*TASK DETAILS:*
Go through the entries below from the first line and output each one exactly, up to and including the line with "export CORE_ASPECT_RATIO = 0.75".

*** Opening of RECORDS FOR THE EXERCISE ***

===== config.mk =====
export PLATFORM = sky130hd
export DESIGN_NAME = sip_non_invite_client_transaction_flat
export DESIGN_NICKNAME = d
export VERILOG_FILES = /design/src/rtl/core/sipnict_pkg.sv /design/src/rtl/core/sipnict_ev_if.sv /design/src/rtl/core/sipnict_res_if.sv /design/src/rtl/core/sipnict_cfg.sv /design/src/rtl/core/sipnict_fsm.sv /design/src/rtl/core/sip_non_invite_client_transaction.sv /design/src/flat_wrapper.sv
export VERILOG_INCLUDE_DIRS = /design/src /design/src/rtl/core
export SDC_FILE = /design/constraint.sdc
export NUM_CORES = 1
export LEC_CHECK = 0
export BUFFER_PORTS_ARGS = -buffer_cell sky130_fd_sc_hd__buf_2
export CORE_ASPECT_RATIO = 0.75
export CORE_MARGIN = 2
export CORE_UTILIZATION = 31
export CTS_BUF_LIST = sky130_fd_sc_hd__clkbuf_8
export DETAILED_ROUTE_END_ITERATION = 16
export PLACE_DENSITY = 0.55
export RECOVER_POWER = 25
export SLEW_MARGIN = 30
export SYNTH_ARGS = -nofsm -noshare
export SYNTH_HDL_FRONTEND = slang
export SYNTH_SLANG_ARGS = --single-unit

===== constraint.sdc =====
create_clock -name clk -period 4.8 [get_ports clk]
set_input_delay 0.24 -clock clk [delete_from_list [all_inputs] [get_ports clk]]
set_output_delay 0.24 -clock clk [all_outputs]
set_load 0.01 [all_outputs]

===== src/rtl/core/sip_non_invite_client_transaction_macros.svh =====
// Assertion helpers used by the transaction FSM.
`ifndef SIP_NON_INVITE_CLIENT_TRANSACTION_MACROS_SVH
`define SIP_NON_INVITE_CLIENT_TRANSACTION_MACROS_SVH

// Same-cycle implication, checked while out of reset.
`define SIPNICT_ASSERT_IMPL(name, clk, rst_n, ante, cons, msg) \
	name: assert property (@(posedge clk) disable iff (!rst_n) (ante) |-> (cons)) \
		else $error(msg);

// Next-cycle implication, checked while out of reset.
`define SIPNICT_ASSERT_NEXT(name, clk, rst_n, ante, cons, msg) \
	name: assert property (@(posedge clk) disable iff (!rst_n) (ante) |=> (cons)) \
		else $error(msg);

`endif


===== src/rtl/core/sipnict_pkg.sv =====
package sipnict_pkg;

	localparam int FUNC_W     = 3;
	localparam int CODE_W     = 10;
	localparam int STATUS_W   = 2;
	localparam int NOTIFY_W   = 2;
	localparam int PHASE_W    = 2;
	localparam int IVL_W      = 16;
	localparam int F_SHIFT    = 6;
	localparam int F_IVL_W    = IVL_W + F_SHIFT;
	localparam int CFG_IDX_W  = 2;

	// Event codes.
	localparam logic [FUNC_W-1:0] FN_REQUEST   = 3'd0;
	localparam logic [FUNC_W-1:0] FN_RESPONSE  = 3'd1;
	localparam logic [FUNC_W-1:0] FN_TIMER_E   = 3'd2;
	localparam logic [FUNC_W-1:0] FN_TIMER_F   = 3'd3;
	localparam logic [FUNC_W-1:0] FN_TIMER_K   = 3'd4;
	localparam logic [FUNC_W-1:0] FN_XPORT_ERR = 3'd5;

	// Status codes.
	localparam logic [STATUS_W-1:0] ST_OK          = 2'd0;
	localparam logic [STATUS_W-1:0] ST_MSG_ERR     = 2'd1;
	localparam logic [STATUS_W-1:0] ST_XPORT_ERR   = 2'd2;
	localparam logic [STATUS_W-1:0] ST_WRONG_PHASE = 2'd3;

	// Error notices.
	localparam logic [NOTIFY_W-1:0] NT_NONE    = 2'd0;
	localparam logic [NOTIFY_W-1:0] NT_TIMEOUT = 2'd1;
	localparam logic [NOTIFY_W-1:0] NT_XPORT   = 2'd2;

	// Configuration register indexes.
	localparam logic [CFG_IDX_W-1:0] REG_BASE   = 2'd0;
	localparam logic [CFG_IDX_W-1:0] REG_MAX    = 2'd1;
	localparam logic [CFG_IDX_W-1:0] REG_LINGER = 2'd2;

	localparam logic [IVL_W-1:0] BASE_RST   = 16'd500;
	localparam logic [IVL_W-1:0] MAX_RST    = 16'd4000;
	localparam logic [IVL_W-1:0] LINGER_RST = 16'd5000;

	// Status code classes.
	localparam logic [CODE_W-1:0] CODE_PROV_LO  = 10'd100;
	localparam logic [CODE_W-1:0] CODE_PROV_HI  = 10'd199;
	localparam logic [CODE_W-1:0] CODE_FINAL_LO = 10'd200;
	localparam logic [CODE_W-1:0] CODE_FINAL_HI = 10'd799;

	typedef struct packed {
		logic [IVL_W-1:0] base_interval;
		logic [IVL_W-1:0] max_interval;
		logic [IVL_W-1:0] linger_interval;
	} cfg_t;

	typedef struct packed {
		logic [FUNC_W-1:0] func;
		logic [CODE_W-1:0] status_code;
		logic              parse_ok;
		logic              send_ok;
	} ev_t;

	typedef struct packed {
		logic [STATUS_W-1:0] status;
		logic                send_request;
		logic                deliver_response;
		logic [NOTIFY_W-1:0] notify_error;
		logic                end_transaction;
		logic                arm_e;
		logic [IVL_W-1:0]    e_interval;
		logic                arm_f;
		logic [F_IVL_W-1:0]  f_interval;
		logic                arm_k;
		logic [IVL_W-1:0]    k_interval;
		logic [PHASE_W-1:0]  phase_out;
	} res_t;

endpackage
`src/hdl/cga_pkg.sv`:
```
package cga_pkg;

    localparam int unsigned DataW  = 32;
    localparam int unsigned LenW   = 16;
    localparam int unsigned CountW = 3;
    localparam int unsigned AddrW  = 5;
    localparam int unsigned NumLens = 4;

    // Register indexes, one word apart on the configuration port.
    typedef enum logic [2:0] {
        REG_PART_COUNT  = 3'd0,
        REG_LEN_PART0   = 3'd1,
        REG_LEN_PART1   = 3'd2,
        REG_LEN_PART2   = 3'd3,
        REG_LEN_PART3   = 3'd4,
        REG_INNER_SIZE  = 3'd5,
        REG_AXIS_LENGTH = 3'd6
    } t_reg_idx;

    // One slot of a restoring divider chain.
    typedef struct packed {
        logic             vld;
        logic [DataW-1:0] rem;
        logic [DataW-1:0] num;
        logic [DataW-1:0] quo;
    } t_div;

    // Static configuration handed to the mapping stages.
    typedef struct packed {
        logic [NumLens-1:0][LenW-1:0] len;
        logic [LenW-1:0]              inner;
        logic [CountW-1:0]            count;
    } t_map_cfg;

endpackage

```
`src/hdl/cga_div_cell.sv`:
```
module cga_div_cell #(
    parameter int unsigned SW = 1
) (
    input  logic                        i_clk,
    input  logic                        i_rst_n,
    input  logic                        i_en,
    input  logic [cga_pkg::DataW-1:0]   i_divisor,
    input  cga_pkg::t_div               i_d,
    input  logic [SW-1:0]               i_side,
    output cga_pkg::t_div               o_d,
    output logic [SW-1:0]               o_side
);
    import cga_pkg::*;

    logic [DataW:0] trial;
    logic [DataW:0] diff;
    logic           ge;
    t_div           n_d;
    t_div           r_d;
    logic [SW-1:0]  r_side;

    // One quotient bit: bring down the next dividend bit and try a subtract.
    always_comb begin
        trial   = {i_d.rem, i_d.num[DataW-1]};
        diff    = trial - {1'b0, i_divisor};
        ge      = (trial >= {1'b0, i_divisor});
        n_d.vld = i_d.vld;
        n_d.rem = ge ? diff[DataW-1:0] : trial[DataW-1:0];
        n_d.num = {i_d.num[DataW-2:0], 1'b0};
        n_d.quo = {i_d.quo[DataW-2:0], ge};
    end

    always_ff @(posedge i_clk) begin
        if (!i_rst_n) begin
            r_d.vld <= 1'b0;
        end else if (i_en) begin
            r_d.vld <= n_d.vld;
        end
        if (i_en) begin
            r_d.rem <= n_d.rem;
            r_d.num <= n_d.num;
            r_d.quo <= n_d.quo;
            r_side  <= i_side;
        end
    end

    assign o_d    = r_d;
    assign o_side = r_side;

endmodule

```
`src/hdl/cga_div_chain.sv`:
```
module cga_div_chain #(
    parameter int unsigned NCELL = 32,
    parameter int unsigned SW    = 1
) (
    input  logic                        i_clk,
    input  logic                        i_rst_n,
    input  logic                        i_en,
    input  logic [cga_pkg::DataW-1:0]   i_divisor,
    input  cga_pkg::t_div               i_d,
    input  logic [SW-1:0]               i_side,
    output cga_pkg::t_div               o_d,
    output logic [SW-1:0]               o_side
);
    import cga_pkg::*;

    t_div          stage_d [NCELL+1];
    logic [SW-1:0] stage_s [NCELL+1];

    assign stage_d[0] = i_d;
    assign stage_s[0] = i_side;

    for (genvar g = 0; g < NCELL; g++) begin : g_cell
        cga_div_cell #(.SW(SW)) u_cell (
            .i_clk     (i_clk),
            .i_rst_n   (i_rst_n),
            .i_en      (i_en),
            .i_divisor (i_divisor),
            .i_d       (stage_d[g]),
            .i_side    (stage_s[g]),
            .o_d       (stage_d[g+1]),
            .o_side    (stage_s[g+1])
        );
    end

    assign o_d    = stage_d[NCELL];
    assign o_side = stage_s[NCELL];

endmodule

```
`config.mk`:
```
export PLATFORM = sky130hd
export DESIGN_NAME = cga_div_chain
export DESIGN_NICKNAME = d
export VERILOG_FILES = /design/src/hdl/cga_pkg.sv /design/src/hdl/cga_div_cell.sv /design/src/hdl/cga_div_chain.sv
export SDC_FILE = /design/constraint.sdc
export NUM_CORES = 2
export LEC_CHECK = 0
export ABC_CLOCK_PERIOD_IN_PS = 12400
export BUFFER_PORTS_ARGS = -buffer_cell sky130_fd_sc_hd__buf_4
export CAP_MARGIN = 20
export CORE_MARGIN = 2
export CORE_UTILIZATION = 66
export CTS_CLUSTER_SIZE = 12
export DETAILED_ROUTE_END_ITERATION = 16
export PLACE_DENSITY = 0.83
export SLEW_MARGIN = 20
export SYNTH_ARGS = -nofsm -noshare
export SYNTH_HDL_FRONTEND = slang
export SYNTH_SLANG_ARGS = --single-unit
```
`constraint.sdc`:
```
create_clock -name i_clk -period 12.4 [get_ports i_clk]
set_input_delay 1.86 -clock i_clk [delete_from_list [all_inputs] [get_ports i_clk]]
set_output_delay 1.86 -clock i_clk [all_outputs]
set_load 0.005 [all_outputs]
```
==> flow_summary.ini <==
[sta]
setup_tns_ns = 0
hold_viol_final = 0
report.final.setup_viol = 0
min_period_ns = 6.46
rsz0062_at_grt = no
period_share_pct = 52.1
slew_headroom_pct = 20.2
fin_skew_ns = 0.0508
slew_violations = 0
worst_pin_slew_ns = 1.18
fmax_mhz = 155

[cts]
cts_resized = 0
hold_buffers = 0
clk_latency_ns = 0.89
numCtsBuffers = 222
max-clock-path-buffers = 3
path_clk_slew_ns = 0.06
cts.sinks = 2112
cts_tree = done
ctsHtreeMaxLevel = 4
post-cts-setup-buffers = 0
clockRootBuffer = clkbuf_16

[setup_path]
crit_path_end_kind = flip-flop
timing.rr.end = g_cell[25].u_cell.o_d[95]
start_kind = input pin
rr_worst_depth = 13
required_ns = 12.99
reg2reg_slack_ns = 7.71
worstPathMaxFanout = 32
timing.rr.start = g_cell[24].u_cell.o_d[63]
arrival_ns = 7.05
path_class = in2reg

[hold_path]
hold_path.class = reg2reg
min_to = g_cell[28].u_cell.o_d[12]
min_from = g_cell[27].u_cell.o_d[11]
whs_path_depth = 0

[logic_synthesis]
avgSynthCellArea_sq_um = 11.3
synthesis.area_sq_mm = 0.128
synth_cell_types = 108
async_reset_ff_share_pct = 0
synth-seq-cells = 2112
yosysWarnings = 0
synth_top_area_cell = edfxtp_1
yosysSeqAreaShare_pct = 49.3
postSynthCellCount = 11361
netlist_top_cells_area = edfxtp_1 (49%), ha_1 (10%), mux2_2 (4.7%), a21oi_1 (3.7%), xnor2_1 (3.5%)
synth_edf_count = 2080
synth_top_area_share_pct = 48.8
synth_flop_cell = edfxtp_1

[pwr]
ir_drop_v = 0.000216
p_comb_share_pct = 52.2
power.internal_w = 0.0240
pwr-share-clk_pct = 16.3
p_sw_share_pct = 40.0
p_leak_nw = 54.9
total_power_w = 0.0399
switching_power_w = 0.0160
p_seq_share_pct = 31.6
power.density_mw_per_mm2 = 287

[cells_and_area]
drive_gt1_share_pct = 10.9
fillers = 13268
layout.cells.most_common = edfxtp_1
areaGrowthSynthToFinish_pct = 8.53
layout.cells.most_common_list = edfxtp_1 (2080), ha_1 (1024), a21oi_1 (951)
nets = 12699
fin_area_sq_mm = 0.139

[global_routing]
grt_pass1_vias = 88819
overflow = 0
met1_usage_pct = 42.4
grt_usage_pct = 32.0
antenna_found_initial = 8
grt_pass1_wl_mm = 497
busiest_layer = met2
grt_util_met3_pct = 4.54
grtUsageMet2_pct = 52.7
grt_max_degree = 194

[die]
die_h_microns = 444
fp.dieW_microns = 444
die_area_sq_mm = 0.198
io_pins = 231
core_area_sq_mm = 0.193
floorplan.initialDensity_pct = 66.5
rows = 161

[route]
route.detailed.drc = 0
drtIter0Drc = 8790
wl_per_cell_microns = 22.9
drtAntennaViolNets = 0
wl_mm = 325
drt_pass1_iterations = 8
vias_per_cell = 6.52
vias = 92469

[placement]
gp_congestion = 0.956
portBuffers = 166
placed_area_sq_mm = 0.132
dp_hpwl_mm = 229

[run_status]
status = finished, final reports clean

[flow_run]
cap_violations = 0
## synth_stat cells (all sizes together), types with 26 or more instances
library cell  count
o31ai            82
nand2b          120
and2             45
nor2            613
clkbuf          247
buf             108
a21boi           46
o211ai           51
o21ai           803
a211oi           93
a31oi           148
dfxtp            32
a41oi            26
edfxtp         2080
fa               32
nand4           160
or2              40
nor4             46
or3              45
nor2b           170
xnor2           507
nor3            147
mux2            564
and3            102
mux2i            94
o21bai          116
o31a             42
xor2            328
inv             358
nand2           855
a21oi           953
nand3           213
and4             29
o21a            157
a2111oi          27
a21o            538
ha             1024
## per-stage QoR
step	instances	utilization, %	setup WS (ns)	hold WS [ns]
floorplan	11392	-	6.78	0.400
finish	14190	72.2	5.94	0.399
global placement	13810	68.4	5.25	0.400
detailed placement	13811	68.5	5.10	0.405
CTS	14187	72.1	5.96	0.396
global route	14189	72.2	5.66	0.408
## cell type report
class | instances | area [sq um] | share of cell area, %
clock inverter | 112 | 1320 | 0.952
multi-input combinational | 8567 | 62200 | 44.8
antenna | 2 | 5.00 | 0.00360
clock buffer | 264 | 5760 | 4.15
timing repair buffer | 249 | 2030 | 1.46
tap | 2526 | 3160 | 2.27
sequential | 2112 | 63100 | 45.4
inverter | 358 | 1340 | 0.967
## sequential cells by signal, indices dropped and copies added (netlist names)
name,cells
g_cell.u_cell.o_side,32
g_cell.u_cell.o_d,2080
## power by group through the flow
stage | Combinational [W] | Clock [W] | Sequential [W]
after floorplan | 0.0159 | 0 | 0.0120
final | 0.0208 | 0.00650 | 0.0126
after global routing | 0.0228 | 0.00686 | 0.0128
after detailed placement | 0.0202 | 0 | 0.0127
after CTS | 0.0205 | 0.00660 | 0.0126
after global placement | 0.0196 | 0 | 0.0127
## worst max path at each step
stage	start	endpoint	slack (ns)	cells after the start
floorplan	i_divisor[1]	g_cell[18].u_cell.o_d[68]	6.78	14
global placement	i_divisor[6]	g_cell[5].u_cell.o_d[71]	5.25	15
detailed placement	i_divisor[2]	g_cell[5].u_cell.o_d[71]	5.10	15
CTS	i_divisor[2]	g_cell[5].u_cell.o_d[71]	5.96	15
global route	i_divisor[1]	g_cell[25].u_cell.o_d[81]	5.66	15
finish	i_divisor[1]	g_cell[25].u_cell.o_d[95]	5.94	15
## metal layers
layer,vias to the layer above,routed length (microns)
met5,-,0
met4,0,15700
met3,940,23200
met2,3807,153000
met1,44272,133000
li1,43450,-
## cells by family (layout without fill, tap and decap cells)
| group | Yosys count | in the layout | synth area share, % |
|---|---|---|---|
| AOI/OAI and AO/OA | 3330 | 3330 | 16.5 |
| other | 1 | 34 | 0.00293 |
| DFF | 2112 | 2112 | 49.3 |
| xor gates and xnor gates | 835 | 835 | 5.71 |
| and+or+nand+nor | 2656 | 2656 | 9.95 |
| adders and majority gates | 1056 | 1056 | 10.5 |
| muxes | 658 | 658 | 5.77 |
| buffers and inverters | 713 | 983 | 2.30 |
## critical path, cell delays in order
cell      delay [ns]
buf_4           0.28
inv_2           0.10
buf_4           0.70
ha_1            0.38
nor2b_1         0.15
o31a_1          0.28
o31ai_1         0.43
a211oi_1        0.19
nor2_1          0.24
o21ai_0         0.18
a21oi_1         0.42
o31ai_1         0.14
a31oi_1         0.68
inv_2           0.52
mux2_2          0.41
(Power assumes the default switching activity.)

*** Close of RECORDS FOR THE EXERCISE ***

*SOLUTION TO THE EXERCISE:*
===== config.mk =====
export PLATFORM = sky130hd
export DESIGN_NAME = sip_non_invite_client_transaction_flat
export DESIGN_NICKNAME = d
export VERILOG_FILES = /design/src/rtl/core/sipnict_pkg.sv /design/src/rtl/core/sipnict_ev_if.sv /design/src/rtl/core/sipnict_res_if.sv /design/src/rtl/core/sipnict_cfg.sv /design/src/rtl/core/sipnict_fsm.sv /design/src/rtl/core/sip_non_invite_client_transaction.sv /design/src/flat_wrapper.sv
export VERILOG_INCLUDE_DIRS = /design/src /design/src/rtl/core
export SDC_FILE = /design/constraint.sdc
export NUM_CORES = 1
export LEC_CHECK = 0
export BUFFER_PORTS_ARGS = -buffer_cell sky130_fd_sc_hd__buf_2
export CORE_ASPECT_RATIO = 0.75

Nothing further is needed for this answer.